Most seem to agree that contemporary ballet borrows heavily from modern dance forms but is nonetheless rooted firmly in a classical vocabulary. Of course, that still leaves a lot of room for individual interpretation. So it should come as no surprise that a couple of pieces on NYCB’s program, which was touted as a roundup of “some of today’s most contemporary choreography,” didn’t jibe with our idea of contemporary ballet.

One of these, Martins’ Hallelujah Junction (2001), felt more like neoclassical Balanchine, with its shifting geometric formations and dancers clad in simple black and white. This isn’t a bad thing by any means; it just seemed to reference an established tradition rather than imagine something new.

Barak, the youngest choreographer on the program, took old-school to the extreme with her new ballet, A Simple Symphony, which had its world premiere Tuesday night. Surprised laughs could be heard in the audience when the curtain went up to reveal dancers decked out in full ballerina regalia, from the pink tutus with satin bodices to the rhinestones glittering in their hair. We were half expecting them to tear off the tutus and launch into an ironic comment on traditional ballet, but no — this was traditional ballet, complete with a royal court-like hierarchy of corps, soloists and principals.

As critic Deborah Jowitt notes in a thoughtful essay included in the Playbill, it’s probably far too early to tell what might eventually be considered emblematic of ballet in this century. But the two choreographers whose works bookended Tuesday night’s program are undoubtedly destined to make their mark on it. Elo’s frenetic yet fluid Slice to Sharp kicked off the evening and was the clear audience favorite. And Wheeldon’s Mercurial Manoeuvres, which somehow manages to be both dreamlike and vaguely military, also captivated the crowd.

Elo’s style in particular conjures a futuristic feeling. His dances feel like they’re taking place in some dark, post-apocalyptic world, where humans are partly mechanical and capable of impossibly high-tech movements. Elo’s choreography is constantly deconstructing the body with undulations, jerks and twitches, then piecing it back together in pristine classical shapes. His partnering is intricate and quirky — a lifted knee nudges another dancer’s elbow to initiate a movement, or a woman in arabesque grasps her partner’s head for support. In another section, a woman is spun like a compass, her outstretched leg inscribing an arc on the stage.

The lighting was very dim, the costumes were unadorned and there was no storyline. And yet the piece didn’t seem to lack feeling. The absence of extraneous elements leaves our minds free to focus on the movements, whose rapid-fire stream of information is more than we can possibly absorb in a single viewing.

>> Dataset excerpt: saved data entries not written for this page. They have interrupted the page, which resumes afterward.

==> run a <==
## std_fp_smult_pipe
module std_fp_smult_pipe #(
    parameter WIDTH = 32,
    parameter INT_WIDTH = 16,
    parameter FRAC_WIDTH = 16
) (
    input  [WIDTH-1:0]              left,
    input  [WIDTH-1:0]              right,
    input  logic                    reset,
    input  logic                    go,
    input  logic                    clk,
    output logic [WIDTH-1:0]        out,
    output logic                    done
);
Settings: LEC_CHECK=0, CAP_MARGIN=0, CELL_PAD_IN_SITES_DETAIL_PLACEMENT=0, CORE_MARGIN=2, CORE_UTILIZATION=72, CTS_CLUSTER_DIAMETER=100, CTS_CLUSTER_SIZE=38, GPL_ROUTABILITY_DRIVEN=0, PLACE_DENSITY=0.36, SETUP_SLACK_MARGIN=1.03, SLEW_MARGIN=15; clock period 7.73 ns.
run.sh (not shown) runs the stock make flow with config.mk's settings and CLKGATE_MAP_FILE=.
==> run b: changes against run a <==
Settings changed: GPL_ROUTABILITY_DRIVEN 0 to 1, PLACE_DENSITY 0.36 to 0.63, SETUP_SLACK_MARGIN 1.03 to -0.45.
==> flow/constraint.sdc (replaced) <==
create_clock -name core_clock -period 5.79 [get_ports {clk}]
set_input_delay 1.1580 -clock core_clock [delete_from_list [all_inputs] [get_ports {clk}]]
set_output_delay 1.1580 -clock core_clock [all_outputs]
set_load 0.01 [all_outputs]
==> run c: changes against run a <==
Settings changed: CELL_PAD_IN_SITES_DETAIL_PLACEMENT 0 to unset, CTS_CLUSTER_DIAMETER 100 to 105, CTS_CLUSTER_SIZE 38 to unset, GPL_ROUTABILITY_DRIVEN 0 to unset, SETUP_SLACK_MARGIN 1.03 to 1.24, SLEW_MARGIN 15 to 20.
==> flow/constraint.sdc (replaced) <==
create_clock -name core_clock -period 6.25 [get_ports {clk}]
set_input_delay 1.2500 -clock core_clock [delete_from_list [all_inputs] [get_ports {clk}]]
set_output_delay 1.2500 -clock core_clock [all_outputs]
set_load 0.01 [all_outputs]
==> comparison <==
Clock skew, lowest first: run a, run b, run c.
Fmax: run a > run c > run b.
In synthesized cell count, run a and run b do not differ.
Run a produced a clean layout. Run c finished with setup timing left. Run b produced a layout that fails on setup timing.
In run b the core utilization is higher than in run a, by 4.5 points.
In run c the first-iteration DRC count is lower than in run b, by 17%.
In run b the sequential power is larger than in run a, by about 33%.
In die size, run c and run a do not differ.

==> inputs of run A <==
==> flow/design.v <==
module std_fp_mult_pipe #(
    parameter WIDTH = 32,
    parameter INT_WIDTH = 16,
    parameter FRAC_WIDTH = 16,
    parameter SIGNED = 0
) (
    input  logic [WIDTH-1:0] left,
    input  logic [WIDTH-1:0] right,
    input  logic             go,
    input  logic             clk,
    input  logic             reset,
    output logic [WIDTH-1:0] out,
    output logic             done
);
  logic [WIDTH-1:0]          rtmp;
  logic [WIDTH-1:0]          ltmp;
  logic [(WIDTH << 1) - 1:0] out_tmp;
  logic done_buf[2:0];
  assign done = done_buf[2];
  assign out = out_tmp[(WIDTH << 1) - INT_WIDTH - 1 : WIDTH - INT_WIDTH];
  logic start;
  assign start = go & done_buf[0] == 0 & done_buf[1] == 0;
  always_ff @(posedge clk) begin
    if (start)
      done_buf[0] <= 1;
    else
      done_buf[0] <= 0;
  end
  always_ff @(posedge clk) begin
    if (go) begin
      done_buf[2] <= done_buf[1];
      done_buf[1] <= done_buf[0];
    end else begin
      done_buf[2] <= 0;
      done_buf[1] <= 0;
    end
  end
  always_ff @(posedge clk) begin
    if (reset) begin
      rtmp <= 0;
      ltmp <= 0;
      out_tmp <= 0;
    end else if (go) begin
      if (SIGNED) begin
        rtmp <= $signed(right);
        ltmp <= $signed(left);
        out_tmp <= $signed(
          { {WIDTH{ltmp[WIDTH-1]}}, ltmp} *
          { {WIDTH{rtmp[WIDTH-1]}}, rtmp}
        );
      end else begin
        rtmp <= right;
        ltmp <= left;
        out_tmp <= ltmp * rtmp;
      end
    end else begin
      rtmp <= 0;
      ltmp <= 0;
      out_tmp <= out_tmp;
    end
  end
endmodule
module std_fp_smult_pipe #(
    parameter WIDTH = 32,
    parameter INT_WIDTH = 16,
    parameter FRAC_WIDTH = 16
) (
    input  [WIDTH-1:0]              left,
    input  [WIDTH-1:0]              right,
    input  logic                    reset,
    input  logic                    go,
    input  logic                    clk,
    output logic [WIDTH-1:0]        out,
    output logic                    done
);
  std_fp_mult_pipe #(
    .WIDTH(WIDTH),
    .INT_WIDTH(INT_WIDTH),
    .FRAC_WIDTH(FRAC_WIDTH),
    .SIGNED(1)
  ) comp (
    .clk(clk),
    .done(done),
    .reset(reset),
    .go(go),
    .left(left),
    .right(right),
    .out(out)
  );
endmodule
==> flow/run.sh <==
#!/bin/bash
# the make line also repeats each setting of config.mk as NAME=value (left out here)
make -C /OpenROAD-flow-scripts/flow DESIGN_CONFIG=/design/flow/config.mk WORK_HOME=/design/flow/orfs CLKGATE_MAP_FILE= finish
==> flow/config.mk <==
export PLATFORM = sky130hd
export DESIGN_NAME = std_fp_smult_pipe
export DESIGN_NICKNAME = std_fp_smult_pipe
export VERILOG_FILES = /design/flow/design.v
export SDC_FILE = /design/flow/constraint.sdc
export NUM_CORES = 4
export LEC_CHECK = 0
export ABC_AREA = 0
export CAP_MARGIN = 20
export CELL_PAD_IN_SITES_DETAIL_PLACEMENT = 2
export CELL_PAD_IN_SITES_GLOBAL_PLACEMENT = 0
export CORE_MARGIN = 9
export CORE_UTILIZATION = 26
export CTS_CLUSTER_DIAMETER = 382
export CTS_CLUSTER_SIZE = 53
export GPL_TIMING_DRIVEN = 0
export MAX_ROUTING_LAYER = met4
export PLACE_DENSITY_LB_ADDON = 0.05
export SLEW_MARGIN = 20
export TNS_END_PERCENT = 25
==> flow/constraint.sdc <==
create_clock -name core_clock -period 10.6 [get_ports {clk}]
set_input_delay 2.1200 -clock core_clock [delete_from_list [all_inputs] [get_ports {clk}]]
set_output_delay 2.1200 -clock core_clock [all_outputs]
set_load 0.01 [all_outputs]
==> run K (differences from run A) <==
==> flow/config.mk (replaced) <==
export PLATFORM = sky130hd
export DESIGN_NAME = std_fp_smult_pipe
export DESIGN_NICKNAME = std_fp_smult_pipe
export VERILOG_FILES = /design/flow/design.v
export SDC_FILE = /design/flow/constraint.sdc
export NUM_CORES = 4
export LEC_CHECK = 0
export ABC_AREA = 0
export CAP_MARGIN = 20
export CORE_MARGIN = 2
export CORE_UTILIZATION = 72
export CTS_CLUSTER_DIAMETER = 193
export CTS_CLUSTER_SIZE = 96
export SETUP_SLACK_MARGIN = 0.27
export SLEW_MARGIN = 20
==> flow/constraint.sdc (replaced) <==
create_clock -name core_clock -period 2.74 [get_ports {clk}]
set_input_delay 0.5480 -clock core_clock [delete_from_list [all_inputs] [get_ports {clk}]]
set_output_delay 0.5480 -clock core_clock [all_outputs]
set_load 0.01 [all_outputs]
==> impl_metrics.yaml <==
# physical design summary
timing:
  setup_slack_ps: -4790
  finalSetupViolations: 32
status:
  violations: "setup timing"
  status: "failed layout checks"
-- figures above: run K

==> impl_metrics.yaml <==
# physical design summary
status:
  status: "finished clean"
layout:
  largest_cell_class: "logic gates"
  nonClkBufAreaFrac_pct: 4.93
place:
  placed_area_um2: 34800
power_and_ir_drop:
  netSwitchingFraction_pct: 49.3
timing:
  finalSetupViolations: 0
setup_path:
  critPathSlowestCell: "clkbuf_1"
  path_max_fanout: 10
synth:
  synth-edff-count: 0
-- figures above: run A


==> inputs of v30 <==
Starts from the design.v that is shown in full above.
clock: 2.74 ns
lec_check: 0
abc_area: 1
cap_margin: 20
core_margin: 2
core_utilization: 72
cts_cluster_size: 96
slew_margin: 20
==> v6 (differences from v30) <==
--- a/flow/config.mk
+++ b/flow/config.mk
@@ -5,9 +5,9 @@
 export SDC_FILE = /design/flow/constraint.sdc
 export NUM_CORES = 4
 export LEC_CHECK = 0
-export ABC_AREA = 1
 export CAP_MARGIN = 20
 export CORE_MARGIN = 2
-export CORE_UTILIZATION = 72
-export CTS_CLUSTER_SIZE = 96
+export CORE_UTILIZATION = 68
+export CTS_CLUSTER_DIAMETER = 55
+export SETUP_SLACK_MARGIN = 1.07
 export SLEW_MARGIN = 20
==> flow/constraint.sdc (replaced) <==
create_clock -name core_clock -period 7.5 [get_ports {clk}]
set_input_delay 1.5000 -clock core_clock [delete_from_list [all_inputs] [get_ports {clk}]]
set_output_delay 1.5000 -clock core_clock [all_outputs]
set_load 0.01 [all_outputs]
==> v4 (differences from v30) <==
--- a/flow/config.mk
+++ b/flow/config.mk
@@ -5,9 +5,8 @@
 export SDC_FILE = /design/flow/constraint.sdc
 export NUM_CORES = 4
 export LEC_CHECK = 0
-export ABC_AREA = 1
 export CAP_MARGIN = 20
 export CORE_MARGIN = 2
-export CORE_UTILIZATION = 72
-export CTS_CLUSTER_SIZE = 96
+export CORE_UTILIZATION = 68
+export CTS_CLUSTER_SIZE = 39
 export SLEW_MARGIN = 20
==> flow/constraint.sdc (replaced) <==
create_clock -name core_clock -period 5.72 [get_ports {clk}]
set_input_delay 1.1440 -clock core_clock [delete_from_list [all_inputs] [get_ports {clk}]]
set_output_delay 1.1440 -clock core_clock [all_outputs]
set_load 0.01 [all_outputs]
==> results <==
metric	v4	v30	v6
Status	complete, but fails checks	aborted with a tool error	no timing/DRC/antenna violations
Last stage reached	-	global routing	-
Layout check failures	negative setup slack	-	-
Worst setup path endpoint	comp.out_tmp[41]	-	comp.out_tmp[41]
Number of distinct library cell variants in the gate-level netlist after synthesis	51	37	51
Cells in synth_stat.txt	3391	4375	3391
Area of the multi-input gates	27400 sq um	-	27300 sq um
Critical-path top delay cell	sky130_fd_sc_hd__fa_2	-	sky130_fd_sc_hd__fa_1
Fraction of the yosys area taken by sequential cells	6.24%	5.88%	6.24%
Met2 Routed Length	46600 microns	-	46300 microns
Depth of the most critical reg-to-reg path	22	-	21
Worst setup SP type	register	-	register
Power density cells	112 nW/um^2	-	85.0 nW/um^2
Switching power share of the total	44.8%	-	45.4%
Synth Area in Compound Gates	2.74%	2.74%	2.74%
Final setup margin	-1.44 ns	-	0.276 ns
Signal arrival time at the worst endpoint	7.47 ns	-	7.54 ns
Synthesis-to-finish area growth	22.5%	-	18.8%
No activity file was given, so power comes from the tool's default toggle rates.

While the New York Times sniffed that Elo’s work was “trying the hardest to look modern,” we simply think he is the one choreographer in the bunch who delivered something truly distinctive and forward-thinking. And if his work feels a bit dark and scary and strange, well, that’s pretty much in line with how this century has started off. (Lauri Stallings, whose wonderfully odd citizen premiered during American Ballet Theatre’s fall 2008 City Center season, is another choreographer working in this vein.)

In the meantime, purists shouldn’t worry that contemporary ballet will stray too far from its classical roots, because the kind of virtuosic dancing that contemporary choreographers like Elo demand simply isn’t possible without strong classical technique. Moving forward with ballet isn’t about destroying tradition but building on it in order to allow it to say something new.

NYCB’s final three performances of 21st Century Movement will take place February 26 and 28. In the meantime, those seeking a contemporary fix should definitely check out Aspen Santa Fe Ballet, which is at The Joyce Theater through Sunday. Elo is on the program, as well as works by contemporary ballet godfather William Forsythe, Helen Pickett and Itzik Galili.